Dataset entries

---

==> src/rtl/score_display_renderer.sv <==
// Score renderer: binary score in via valid/ready, iterative double-dabble to BCD,
// frame-synchronous commit of the digits, and a 2-stage per-pixel glyph lookup.
module score_display_renderer #(
  parameter int NUM_DIGITS  = 4,
  parameter int SCORE_W     = 14,
  parameter int ORIGIN_X    = 400,
  parameter int ORIGIN_Y    = 100,
  parameter int SCALE_SHIFT = 1,
  parameter int BLANK_LZ    = 1
) (
  input  logic               clk,
  input  logic               rst_n,
  input  logic [SCORE_W-1:0] score_in,
  input  logic               score_valid,
  output logic               score_ready,
  input  logic               frame_start,
  input  logic [9:0]         pixel_x,
  input  logic [9:0]         pixel_y,
  output logic               pixel_on,
  output logic [3:0]         rom_number,
  input  logic [79:0]        rom_data
);

  localparam int BCD_W = 4 * NUM_DIGITS;
  localparam int CNT_W = $clog2(SCORE_W + 1);
  localparam int IDX_W = (NUM_DIGITS > 1) ? $clog2(NUM_DIGITS) : 1;
  localparam int BOX_W = (NUM_DIGITS * 8) << SCALE_SHIFT;
  localparam int BOX_H = 10 << SCALE_SHIFT;

  function automatic longint max_score(input int nd);
    longint m;
    m = 64'sd1;
    for (int i = 0; i < nd; i++) begin
      m = m * 64'sd10;
    end
    return m - 64'sd1;
  endfunction

  localparam longint SCORE_MAX = max_score(NUM_DIGITS);

  typedef enum logic [1:0] {
    S_IDLE    = 2'd0,
    S_CONVERT = 2'd1,
    S_PENDING = 2'd2
  } state_e;

  state_e             state_q, state_d;
  logic [SCORE_W-1:0] score_q, score_d;
  logic [BCD_W-1:0]   bcd_q, bcd_d;
  logic [CNT_W-1:0]   cnt_q, cnt_d;
  logic [BCD_W-1:0]   disp_q, disp_d;
  logic [BCD_W-1:0]   bcd_adj_s;
  logic [SCORE_W-1:0] sat_s;

  logic [10:0]           rel_x_s, rel_y_s;
  logic                  in_box_s;
  logic [IDX_W-1:0]      idx_s;
  logic [2:0]            col_s;
  logic [3:0]            row_s;
  logic [NUM_DIGITS-1:0] blank_s;
  logic                  lead_zero_s;
  logic [6:0]            bit_idx_s;
  logic [3:0]            rom_num_s;

  logic                  in_box_q;
  logic [IDX_W-1:0]      idx_q;
  logic [2:0]            col_q;
  logic [3:0]            row_q;
  logic                  blank_q;
  logic                  pixel_on_q;

  assign sat_s = (64'(score_in) > 64'(SCORE_MAX)) ? SCORE_W'(SCORE_MAX) : score_in;
  assign score_ready = (state_q == S_IDLE);

  // Score FSM: accept, convert one bit per cycle, then wait for a frame boundary to commit.
  always_comb begin
    state_d   = state_q;
    score_d   = score_q;
    bcd_d     = bcd_q;
    cnt_d     = cnt_q;
    disp_d    = disp_q;
    bcd_adj_s = bcd_q;
    case (state_q)
      S_IDLE: begin
        if (score_valid) begin
          score_d = sat_s;
          bcd_d   = '0;
          cnt_d   = CNT_W'(SCORE_W);
          state_d = S_CONVERT;
        end else begin
          state_d = S_IDLE;
        end
      end
      S_CONVERT: begin
        for (int i = 0; i < NUM_DIGITS; i++) begin
          bcd_adj_s[4*i +: 4] = (bcd_q[4*i +: 4] >= 4'd5) ? (bcd_q[4*i +: 4] + 4'd3)
                                                          : bcd_q[4*i +: 4];
        end
        // Top bit falls off the shift; saturation keeps the value in range.
        bcd_d   = (bcd_adj_s << 1) | BCD_W'(score_q[SCORE_W-1]);
        score_d = score_q << 1;
        cnt_d   = cnt_q - CNT_W'(1);
        if (cnt_q == CNT_W'(1)) begin
          state_d = S_PENDING;
        end else begin
          state_d = S_CONVERT;
        end
      end
      S_PENDING: begin
        if (frame_start) begin
          disp_d  = bcd_q;
          state_d = S_IDLE;
        end else begin
          state_d = S_PENDING;
        end
      end
      default: begin
        state_d = S_IDLE;
      end
    endcase
  end

  // Score FSM and conversion registers.
  always_ff @(posedge clk or negedge rst_n) begin
    if (!rst_n) begin
      state_q <= S_IDLE;
      score_q <= '0;
      bcd_q   <= '0;
      cnt_q   <= '0;
      disp_q  <= '0;
    end else begin
      state_q <= state_d;
      score_q <= score_d;
      bcd_q   <= bcd_d;
      cnt_q   <= cnt_d;
      disp_q  <= disp_d;
    end
  end

  // Leading-zero blank mask; digit 0 is leftmost, the rightmost digit always shows.
  always_comb begin
    blank_s     = '0;
    lead_zero_s = (BLANK_LZ != 0);
    for (int i = 0; i < NUM_DIGITS; i++) begin
      lead_zero_s = lead_zero_s && (disp_q[4*(NUM_DIGITS-1-i) +: 4] == 4'd0);
      blank_s[i]  = lead_zero_s && (i != NUM_DIGITS - 1);
    end
  end

  // Stage-1 address decode of the scan position into digit/column/row.
  always_comb begin
    rel_x_s  = {1'b0, pixel_x} - 11'(ORIGIN_X);
    rel_y_s  = {1'b0, pixel_y} - 11'(ORIGIN_Y);
    in_box_s = !rel_x_s[10] && !rel_y_s[10] &&
               (rel_x_s < 11'(BOX_W)) && (rel_y_s < 11'(BOX_H));
    if (in_box_s) begin
      idx_s = rel_x_s[SCALE_SHIFT+3 +: IDX_W];
      col_s = rel_x_s[SCALE_SHIFT +: 3];
      row_s = rel_y_s[SCALE_SHIFT +: 4];
    end else begin
      idx_s = '0;
      col_s = 3'd0;
      row_s = 4'd0;
    end
  end

  // Stage-1 pipeline registers.
  always_ff @(posedge clk or negedge rst_n) begin
    if (!rst_n) begin
      in_box_q <= 1'b0;
      idx_q    <= '0;
      col_q    <= 3'd0;
      row_q    <= 4'd0;
      blank_q  <= 1'b0;
    end else begin
      in_box_q <= in_box_s;
      idx_q    <= idx_s;
      col_q    <= col_s;
      row_q    <= row_s;
      blank_q  <= blank_s[idx_s];
    end
  end

  // Digit value for the font ROM, selected by the stage-1 digit index.
  always_comb begin
    rom_num_s = 4'd0;
    for (int i = 0; i < NUM_DIGITS; i++) begin
      rom_num_s = (idx_q == IDX_W'(i)) ? disp_q[4*(NUM_DIGITS-1-i) +: 4] : rom_num_s;
    end
  end

  assign rom_number = rom_num_s;
  assign bit_idx_s  = 7'd79 - {row_q, 3'b000} - {4'b0000, col_q};

  // Stage-2: pick the glyph bit for this row/column.
  always_ff @(posedge clk or negedge rst_n) begin
    if (!rst_n) begin
      pixel_on_q <= 1'b0;
    end else begin
      pixel_on_q <= in_box_q && !blank_q && rom_data[bit_idx_s];
    end
  end

  assign pixel_on = pixel_on_q;

endmodule

==> config.mk <==
export PLATFORM = sky130hd
export DESIGN_NAME = score_display_renderer
export DESIGN_NICKNAME = d
export VERILOG_FILES = /design/src/rtl/score_display_renderer.sv
export SDC_FILE = /design/constraint.sdc
export NUM_CORES = 1
export LEC_CHECK = 0
export BUFFER_PORTS_ARGS = -buffer_cell sky130_fd_sc_hd__buf_2
export CORE_MARGIN = 2
export CORE_UTILIZATION = 30
export CTS_BUF_LIST = sky130_fd_sc_hd__clkbuf_8
export DETAILED_ROUTE_END_ITERATION = 10
export PLACE_DENSITY = 0.58
export SYNTH_ARGS = -nofsm -noshare
export SYNTH_HDL_FRONTEND = slang
export SYNTH_SLANG_ARGS = --single-unit
==> constraint.sdc <==
create_clock -name clk -period 3.1 [get_ports clk]
set_clock_uncertainty 0.2 [all_clocks]
set_input_delay 0.155 -clock clk [delete_from_list [all_inputs] [get_ports clk]]
set_output_delay 0.155 -clock clk [all_outputs]
set_load 0.05 [all_outputs]
==> flow_summary_export.csv <==
group,metric,value,unit
global_route,grt_pass1_vias,3521,
detailed_routing,drcViolationCount,0,
timing,maxSlewViolCount,0,
power,seq_power_share,39.9,%
place,place_congestion,0.788,
outcome,status,"complete, no violations",
setup_path,path_cells,"nor2_1 -> and2_1 -> buf_4 -> nor2_1 -> a22oi_1 -> dlygate4sd3_1 -> nand2_1",
cts,cts.sinks,64,
power,powerDensity,641,nW/um2
power,leakage,2.40,nW
die,dieArea,14000,um2
setup_path,critPathMaxStageDelay,0.71,ns
setup_path,cp_top_family,"simple AND/OR/NAND/NOR gates",
cts,root_buffer,"clkbuf_8",
power,power_frac_clock,19.8,%
finish,register_area,1600,um2
synth,synth_fp_nets,514,
synth,syn_inst,380,
synth,synth_edf_count,0,
finish,stdcell_area,5160,um2
finish,drive_gt1_share,31.0,%
detailed_routing,drt-pass1-iter-count,6,
place,hpwl,7190,um
setup_path,crit_top_cell,"nor2_1",
cts,cts_max_level,3,
detailed_routing,wire_per_inst,13.6,um
synth,synth-seq-cells,64,
power,irDropWorstVdd,0.578,mV
detailed_routing,drt_iter0_drc,147,
timing,setup_violations,0,
detailed_routing,ant_nets,0,
global_route,grt_use_total,14.1,%
power,comb_power_share,40.3,%
finish,multi_input_area,2140,um2
setup_path,criticalPathCategory,"reg -> reg",
setup_path,slowest_stage,"nor2_1",
detailed_routing,totalWireLength,9540,um
cts,postCtsResizedCells,0,
timing,fin_crit_sh,86.5,%
synth,ys_seq_area_share,40.7,%
setup_path,end_kind,"flip-flop",
synth,synthFlopType,"dfrtp_1",
cts,cts_tree,"done",
die,dieHeight,118,um
timing,setup_tns,0,ns
setup_path,crit_arrival,2.77,ns
synth,yosysWarnings,0,
power,switching_share,38.2,%
timing,tightest_slew,0.921,ns
detailed_routing,post_drt_via_cell_ratio,4.87,
power,internal-power,2.04,mW
timing,slew_headroom,38.4,%
cts,clockBufferDepth,2,
place,port-buffer-count,121,
die,die_w,118,um
finish,syn2layout_area_growth,31.2,%
finish,final_common_cell,"buf_2",
cts,path_clk_slew,0.07,ns
synth,synthArstFlopShare,100,%
setup_path,crit_buf_inv,2,
cts,cts_setup_buffers,0,
global_route,grt_pass1_wl,16100,um
die,coreArea,12700,um2
finish,fill_cells,1291,
power,p_sw,1.26,mW
synth,syn_area,3930,um2
timing,finalCriticalPeriod,2.68,ns
setup_path,critPathRequiredTime,3.19,ns
die,initial_core_util,30.9,%
timing,clock.fmax,373,MHz
global_route,grt_max_degree,37,
detailed_routing,vias,3426,
synth,post_synth.cell_area_avg,10.3,um2
timing,rsz0062_at_grt,"no",
flow_run,cap_violations,0,
finish,layout_common_cells,"buf_2 (121), dfrtp_1 (64), nand2_1 (36), o21ai_0 (32), dlygate4sd3_1 (27)",
timing,finalHoldViolCount,0,
die,ios,124,
cts,clock_latency,0.35,ns
setup_path,cp-start-kind,"flip-flop",
finish,nets,661,
global_route,grt_overflow,0,
synth,yosysUniqueCellTypes,47,
worst_hold_path,holdCritPathClass,"in -> reg",
cts,cts_made_buffers,9,
finish,n_antenna_cell,0,
setup_path,cp_max_fo,16,
die,fp-row-count,41,
global_route,antenna_found_initial,0,
place,dpl-instance-area,4700,um2
-- what timing repair did --
| action | in CTS | in global routing |
|---|---|---|
| hold endpoints to repair | 58 | 0 |
| setup endpoints to repair | 0 | 0 |
| hold buffers | 27 | 0 |
-- final cells by class --
class | count | share of cell area (%)
Clock buffer | 12 | 3.20
Timing Repair Buffer | 155 | 18.0
Sequential cell | 64 | 31.0
Inverter | 23 | 1.67
Clock inverter | 4 | 0.388
Multi-Input combinational cell | 274 | 41.5
Tap cell | 172 | 4.17
-- power groups by stage --
stage	clock (mW)	sequential, mW	combinational (mW)
finish	0.653	1.32	1.33
global route	0.718	1.36	1.52
CTS	0.679	1.32	1.35
detailed placement	0	1.33	1.30
global placement	0	1.32	1.26
floorplan	0	1.27	0.987
-- cell families (layout without fill, tap and decap cells) --
family,Yosys count,in the layout,synth area share [%]
compound gates,97,97,16.4
xor+xnor,12,12,2.67
simple gates,107,107,12.9
buf+inv,42,194,4.77
mux,42,42,17.5
fa+ha+maj,16,16,5.09
flops,64,64,40.7
-- path summary, 6_finish.rpt --
| kind | from | end | cells past startpoint | slack, ns |
|---|---|---|---|---|
| worst min-delay path | score_valid | bcd_q[0] | 4 | 0.13 |
| min in group asynchronous | rst_n | score_q[3] | 2 | 0.24 |
| max in group asynchronous | rst_n | disp_q[4] | 3 | 1.68 |
| worst max register to register | state_q[1] | score_q[12] | 7 | 0.42 |
| worst max-delay path | state_q[1] | score_q[12] | 7 | 0.42 |
| worst min register to register | score_q[13] | score_q[13] | 2 | 0.28 |
-- tightest hold or removal path, cell delays in order --
cell and delay, ns:
buf_2 0.08, and2_1 0.11, buf_4 0.20, o31ai_1 0.08
-- sequential cells by signal, indices dropped and copies added (netlist names), 2 cells and up --
signal and count:
row_q 4, col_q 3, bcd_q 16, idx_q 2
disp_q 16, score_q 14, cnt_q 4, state_q 2
-- cell usage after synthesis, types with 3 or more instances --
cell type / n / area [um2]
and2_1: 7 / 43.8
nand2_1: 36 / 135
dfrtp_1: 64 / 1600
xnor2_1: 7 / 61.3
o21ai_0: 32 / 160
buf_2: 3 / 15.0
a31oi_1: 3 / 18.8
mux4_1: 5 / 131
nand2b_1: 8 / 50.1
inv_1: 22 / 82.6
a21oi_1: 12 / 60.1
nand3_1: 14 / 70.1
mux2_2: 8 / 90.1
clkbuf_1: 12 / 45.0
nor2_1: 23 / 86.3
a222oi_1: 4 / 40.0
nor2b_1: 5 / 31.3
mux2i_1: 15 / 150
mux4_2: 14 / 315
a211oi_1: 6 / 45.0
a22oi_1: 16 / 120
ha_1: 16 / 200
buf_6: 3 / 33.8
o32ai_1: 3 / 26.3
o31ai_1: 5 / 37.5
nor3_1: 3 / 15.0
xor2_1: 5 / 43.8
a32o_1: 4 / 40.0
nor4_1: 4 / 25.0
-- metrics by stage --
stage          hold slack (ns)  setup slack, ns  std cells  util (%)  total power, mW
2_1_floorplan           -0.341            0.515        380         -             2.25
3_3_place_gp            0.0963            0.534        661      37.0             2.58
3_5_place_dp             0.112            0.505        661      37.0             2.63
4_1_cts                  0.119            0.469        704      40.6             3.34
5_1_grt                  0.178            0.250        704      40.6             3.60
6_report                 0.129            0.419        704      40.6             3.31
-- per-layer routing --
layer / vias to the layer above / global-route usage (%) / share of wire, %
met2: 97 / 23.6 / 47
met5: - / 0 / 0
met1: 1615 / 17.9 / 47
met3: 14 / 4.05 / 5.1
li1: 1700 / - / -
met4: 0 / 3.65 / 1.3
Power figures use the tool's default switching activity.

---

**Aim of the task**
Of the entries above, repeat exactly the lines from the line with "-- cell families" through the line with "bcd_q[0] | 4 | 0.13 |", both of them included.

**Response**
-- cell families (layout without fill, tap and decap cells) --
family,Yosys count,in the layout,synth area share [%]
compound gates,97,97,16.4
xor+xnor,12,12,2.67
simple gates,107,107,12.9
buf+inv,42,194,4.77
mux,42,42,17.5
fa+ha+maj,16,16,5.09
flops,64,64,40.7
-- path summary, 6_finish.rpt --
| kind | from | end | cells past startpoint | slack, ns |
|---|---|---|---|---|
| worst min-delay path | score_valid | bcd_q[0] | 4 | 0.13 |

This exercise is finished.